It’s not perfect, but what a breath of fucking fresh air this episode is. After slogging through so much of selfish asshole Homer as of late, seeing him actually risk life and limb, literally, for the happiness of his son is so heartening to see. This is the Homer we love, trying to do what’s best for his family in the most asinine way possible. Even in the climax when he goes up against Professor Frink’s mechanical killing machine, he’s completely brazen, and stupid, all for Bart’s sake. The scene where Homer is exposed and Bart expresses such enthusiasm over his father’s actions is really sweet and feels completely earned (“Any poindexter can throw some nuts and bolts together. You risked your own life, even though you’re a sole provider for a family of five!”) On top of the emotional core, the episode also has a lot of laughs, be it in parodying the fighting robot shows popular at the time (“Can robots feel pain? If so, we are horrible, horrible people!”) and in regards to Homer’s plights, like using a magnet to extract all of the shards of metal from his body.
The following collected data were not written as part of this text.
This is an optimization exercise on Yosys and OpenROAD, whose aim is a short achievable clock period, not a production implementation.
Where RTL was checked, it was by simulation tests only, not by an equivalence proof against the original.
The flow treats the clock pin as an ideal source, which a real chip does not have.
Power figures rest on the tool's default switching activity, not on a simulated workload.

==> flow/design.v (excerpt) <==
module branch_predictor #(
  parameter int ENTRIES = 16,
  parameter int INDEX_W = 4
) (
  input  logic        clk_i,
  input  logic        rst_i,
  input  logic [31:0] fetch_pc_i,
  output logic [31:0] next_pc_o,
  output logic        pred_taken_o,
  output logic [31:0] pred_target_o,
  input  logic        mem_stall_i,
  input  logic        upd_valid_i,
  input  logic [31:0] upd_pc_i,
  input  logic        upd_taken_i,
  input  logic [31:0] upd_target_i,
  input  logic        upd_pred_taken_i,
  input  logic [31:0] upd_pred_target_i,
  output logic        mispredict_o,
  output logic [31:0] redirect_pc_o,
  output logic [31:0] branch_cnt_o,
  output logic [31:0] mispred_cnt_o
);
Settings: LEC_CHECK=0, ABC_CLOCK_PERIOD_IN_PS=4000, CAP_MARGIN=20, CORE_MARGIN=2, CORE_UTILIZATION=40, SETUP_SLACK_MARGIN=2.5, SLEW_MARGIN=20, SYNTH_HIERARCHICAL=1; clock period 7.0 ns.
standard.sh (not shown) runs the stock make flow with config.mk's settings and CLKGATE_MAP_FILE= SYNTH_SCRIPT=/design/flow/synth_recipe.tcl, a recipe that flattens the netlist after the stock synthesis.
==> flow/flow/run.sh <==
#!/bin/bash
# Standard layout, with the delay cells (clkdlybuf4s*, dlygate*, dlymetal*,
# dlybuf*), buf_1, bufbuf_* and clkinvlp_* kept out of port buffering and
# timing repair. Synthesis is the
# standard one, run unchanged first; the later steps source flow/dont_use.tcl
# through ORFS's PRE_<step>_TCL hooks, and flow/io.tcl sets pin regions
# before pin placement. Each tool's output goes to a log here.
set -euo pipefail
H="$PWD/flow/dont_use.tcl"
bash standard.sh synth > synth.log 2>&1
bash standard.sh \
  PRE_FLOORPLAN_TCL="$H" PRE_GLOBAL_PLACE_TCL="$H" PRE_RESIZE_TCL="$H" \
  PRE_DETAIL_PLACE_TCL="$H" PRE_CTS_TCL="$H" PRE_GLOBAL_ROUTE_TCL="$H" \
  PRE_DETAIL_ROUTE_TCL="$H" PRE_FILLCELL_TCL="$H" \
  PRE_IO_PLACEMENT_TCL="$PWD/flow/io.tcl" \
  finish > layout.log 2>&1
==> flow/flow/dont_use.tcl <==
# Keep delay cells, the weakest buffers and low-power clock inverters out of
# port buffering and timing repair.
set_dont_use [get_lib_cells {sky130_fd_sc_hd__clkdlybuf4s* sky130_fd_sc_hd__dlygate* sky130_fd_sc_hd__dlymetal* sky130_fd_sc_hd__dlybuf* sky130_fd_sc_hd__buf_1 sky130_fd_sc_hd__clkinvlp_* sky130_fd_sc_hd__bufbuf_*}]
==> flow/flow/io.tcl <==
# Pin regions: the fetch lookup's ports in one corner of the die, the
# resolve/update ports along the opposite edges.
set die [ord::get_die_area]
set w [lindex $die 2]
set h [lindex $die 3]
set hw [expr {int($w / 2)}]
set hh [expr {int($h / 2)}]
proc bp_ports {pats} {
  set names {}
  foreach p $pats {
    foreach port [get_ports $p] { lappend names [get_full_name $port] }
  }
  return $names
}
set_io_pin_constraint -pin_names [bp_ports {fetch_pc_i[*] pred_taken_o}] -region left:0-$hh
set_io_pin_constraint -pin_names [bp_ports {next_pc_o[*] pred_target_o[*]}] -region bottom:0-$hw
set_io_pin_constraint -pin_names [bp_ports {upd_pc_i[*] upd_target_i[*] upd_taken_i redirect_pc_o[*]}] -region right:*
set_io_pin_constraint -pin_names [bp_ports {upd_pred_target_i[*] upd_pred_taken_i upd_valid_i mem_stall_i mispredict_o}] -region top:*
Edit:
--- a/flow/design.v
+++ b/flow/design.v
@@ -37,38 +37,52 @@
   logic [TAG_W-1:0]   fetch_tag;
   logic [ENTRIES-1:0] fetch_nh;    
   logic [ENTRIES-1:0] fetch_nt;    
   logic [31:0]        fetch_tgt;
   assign fetch_idx = fetch_pc_i[INDEX_W+1:2];
   assign fetch_tag = fetch_pc_i[31:INDEX_W+2];
-  logic [ENTRIES-1:0] fetch_dec;
   logic [31:0]        fetch_tgt_n;
   logic [ENTRIES-1:0] valid_taken;    
   always_comb begin
     for (int i = 0; i < ENTRIES; i++) begin
-      fetch_dec[i]   = (fetch_idx == i[INDEX_W-1:0]);
       valid_taken[i] = valid_q[i] && ctr_q[i][1];
     end
   end
   logic [INDEX_W-1:0] fetch_idx_n;
-  logic [3:0]         idx_lo, idx_hi;
+  logic [3:0]         idx_lo [2];
+  logic [3:0]         idx_hi [2];
   for (genvar b = 0; b < INDEX_W; b++) begin : g_idx_n
     bp_inv u_inv (.a(fetch_idx[b]), .y(fetch_idx_n[b]));
   end
-  for (genvar m = 0; m < 4; m++) begin : g_pre
-    bp_nor2 u_lo (.a(m % 2 ? fetch_idx_n[0] : fetch_idx[0]),
-                  .b(m / 2 ? fetch_idx_n[1] : fetch_idx[1]), .y(idx_lo[m]));
-    bp_nor2 u_hi (.a(m % 2 ? fetch_idx_n[2] : fetch_idx[2]),
-                  .b(m / 2 ? fetch_idx_n[3] : fetch_idx[3]), .y(idx_hi[m]));
+  for (genvar c = 0; c < 2; c++) begin : g_pre
+    for (genvar m = 0; m < 4; m++) begin : g_m
+      bp_nor2 u_lo (.a(m % 2 ? fetch_idx_n[0] : fetch_idx[0]),
+                    .b(m / 2 ? fetch_idx_n[1] : fetch_idx[1]), .y(idx_lo[c][m]));
+      bp_nor2 u_hi (.a(m % 2 ? fetch_idx_n[2] : fetch_idx[2]),
+                    .b(m / 2 ? fetch_idx_n[3] : fetch_idx[3]), .y(idx_hi[c][m]));
+    end
+  end
+  logic [3:0]         dec_lo_n, dec_hi_n;
+  logic [ENTRIES-1:0] fetch_dec [4];
+  for (genvar m = 0; m < 4; m++) begin : g_dec_pre
+    bp_nand2 u_lo (.a(m % 2 ? fetch_idx[0] : fetch_idx_n[0]),
+                   .b(m / 2 ? fetch_idx[1] : fetch_idx_n[1]), .y(dec_lo_n[m]));
+    bp_nand2 u_hi (.a(m % 2 ? fetch_idx[2] : fetch_idx_n[2]),
+                   .b(m / 2 ? fetch_idx[3] : fetch_idx_n[3]), .y(dec_hi_n[m]));
+  end
+  for (genvar c = 0; c < 4; c++) begin : g_dec
+    for (genvar i = 0; i < ENTRIES; i++) begin : g_i
+      bp_nor2 u_dec (.a(dec_lo_n[i%4]), .b(dec_hi_n[i/4]), .y(fetch_dec[c][i]));
+    end
   end
   for (genvar k = 0; k < 32; k++) begin : g_tgt
     logic [7:0] u;
     logic [1:0] w;
     for (genvar p = 0; p < 8; p++) begin : g_u
-      bp_a22oi u_u (.a1(fetch_dec[2*p]), .a2(target_q[2*p][k]),
-                    .b1(fetch_dec[2*p+1]), .b2(target_q[2*p+1][k]), .y(u[p]));
+      bp_a22oi u_u (.a1(fetch_dec[k/8][2*p]), .a2(target_q[2*p][k]),
+                    .b1(fetch_dec[k/8][2*p+1]), .b2(target_q[2*p+1][k]), .y(u[p]));
     end
     bp_nand4 u_w0 (.a(u[0]), .b(u[1]), .c(u[2]), .d(u[3]), .y(w[0]));
     bp_nand4 u_w1 (.a(u[4]), .b(u[5]), .c(u[6]), .d(u[7]), .y(w[1]));
     bp_nor2  u_t  (.a(w[0]), .b(w[1]), .y(fetch_tgt_n[k]));
   end
   assign fetch_tgt = ~fetch_tgt_n;
@@ -91,14 +105,14 @@
     end
     for (genvar j = 0; j < 3; j++) begin : g_e
       bp_nor2 u_e (.a(a[2*j]), .b(a[2*j+1]), .y(e[j]));
     end
     logic g, sh_n, st_n;
     bp_nand2 u_g  (.a(x[24]), .b(x[25]), .y(g));
-    bp_nand3 u_sh (.a(idx_lo[i%4]), .b(idx_hi[i/4]), .c(valid_q[i]), .y(sh_n));
-    bp_nand3 u_st (.a(idx_lo[i%4]), .b(idx_hi[i/4]), .c(valid_taken[i]), .y(st_n));
+    bp_nand3 u_sh (.a(idx_lo[i/8][i%4]), .b(idx_hi[(i/2)%2][i/4]), .c(valid_q[i]), .y(sh_n));
+    bp_nand3 u_st (.a(idx_lo[i/8][i%4]), .b(idx_hi[(i/2)%2][i/4]), .c(valid_taken[i]), .y(st_n));
     bp_nor2  u_eh (.a(g), .b(sh_n), .y(eh));
     bp_nor2  u_et (.a(g), .b(st_n), .y(et));
     bp_nand4 u_nh (.a(e[0]), .b(e[1]), .c(e[2]), .d(eh), .y(fetch_nh[i]));
     bp_nand4 u_nt (.a(e[0]), .b(e[1]), .c(e[2]), .d(et), .y(fetch_nt[i]));
   end
   logic [3:0] hq [2];
After rerunning: Wire length goes up by 4.0%; die area increases by 2.2%; power climbs by 0.49%; global-route usage rose by 0.67 points; area after synthesis rises by 2.3%; final area went up by 3.1%; setup slack gains 0.055 ns; utilization came out higher by 0.24 points; combinational power grows by about 7%; count of clock-buffer cells in the layout went down by 4; cell count grows by 5.3%; register-to-register slack gets worse by 0.13 ns.
The RTL of the first run of this note was laid out without a check of its function.

## port drivers added, routing unchanged
Ports are ideal in the flow. The routed layouts listed here were re-timed in OpenROAD.
Step 1: set_driving_cell puts a clkbuf_16 on clk_i and a buf_2 on each other input, an assumption about the parent block.
Step 2, shift: input delay + t, output delay - t, t = (earliest + latest rising clock arrival at the registers) / 2. This alone moves slack from input paths to output paths.
Three values: ideal, step 1, step 2; two values: the first two.
run	t (ns)	setup slack, ns	worst setup path after step 2
the first run	0.806	2.221 / 1.966 / 1.901	input to register
the second run	0.817	2.276 / 2.101 / 1.885	input to register
After both steps setup and hold are still met in every run listed. The setup slack of the second run, which loses most, moves by -0.175 ns with the drivers and by -0.391 ns with both steps.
The B-story… oh dear, the B-story… Snowball II is struck and killed by a car in act one. Now, the cat may not have been a prominent character, but she dates back to the first episode, and to see her bumped off in a storyline callously relegated to a B-plot doesn’t feel right. But the premise is that Lisa buys another cat, who swiftly deies, then another, and another, all dead. For an eight-year-old girl, this would be absolutely traumatizing. It’s played off for laughs, but it just feels so saddening and wrong for a sweet girl like Lisa to go through so much anguish. It couldn’t clash more tonally with the main story. Our resolution is just a final kick in the teeth: coming across one last cat that actually evades danger rather than get killed, Lisa dubs her Snowball V, but to make things convenient, decides to call her Snowball II and forget anything ever happened. Totally makes sense for a little kid to do. Come on, guys, I know you think you’re being clever by being meta, but it just doesn’t work here. But despite the B-plot, this one’s definitely a gem buried amidst a pile of shit.

Tidbits and Quotes
– The opening bit of Milhouse rushing to the Simpson house is fantastic, a shockingly great piece of animation, with more life in it than I’d seen on the show for many seasons. Sure enough I see Lauren MacMullen’s name pop up as director. It seems that every time I notice the show is looking exceptional visually, it’s a show she did. She only has two more episodes left, unfortunately. They would have been wise to keep her around.
– The Domino’s shot, Flanders actually swearing, the bullies taunts actually feeling legitimate and not jokey, Hibbert’s Kool & the Gang air freshener (“Celebration’s over, boys,”) Homer being a bonehead (“A ten-speed bike? What did your mother say?” “She said yes.” “I said no!” “I’m confused, which is it?!”) I was completely stunned at how much was working in the first act, and continued to work through the entirety of the show. If not for that goddamn B-plot, this one would be top of the heap of latter-day episodes. Not even the spring-loaded first aid kit could sully my mood out of act one.
– There’s something endearing about Homer riding around on a tricycle inside that suit making robot noises. It’s so shocking that in basically every episode now I either hate Homer or am bewildered by him, but here, for once not only am I on his side but I’m enthralled by him and his efforts.
– Nice banter between the “Robot Rumble” hosts (“He’s killing him softly with his saw!” “Killing him softly?” “With his saw!”)
– One of the only things I hate about the main story is the montage sequence where we see Homer’s other competitors: Reverend Lovejoy and Jessica, and Chief Wiggum and Ralph. The former I don’t buy condoning this type of show, and I don’t see either of them having the technical know-how to build a functional robot, especially the latter. Why not have it be random families like the first match? The end does bring back Frink’s son though, apparently not killed after the incident way back in “Brother, Can You Spare Two Dimes?” I like that he doesn’t speak a word, he just mimics his father’s look and movements, like he’s some kind of clone or something.
– I don’t even want to talk about the B-plot anymore. Not even the mention of Armin Tamzarian. I will say that I definitely wouldn’t trust any cat given to me by the Crazy Cat Lady. The myriad of diseases it must carry…
– I love the animation of Homer squeezing out of the robot frame like a tube of toothpaste, and the twist that Frink programmed the robot to abide by Asimov’s rules to never harm humans. So Homer is declared the winner by default (“Show me where in the rule book it says a human can’t be a robot!” “Right here. Rule one.”)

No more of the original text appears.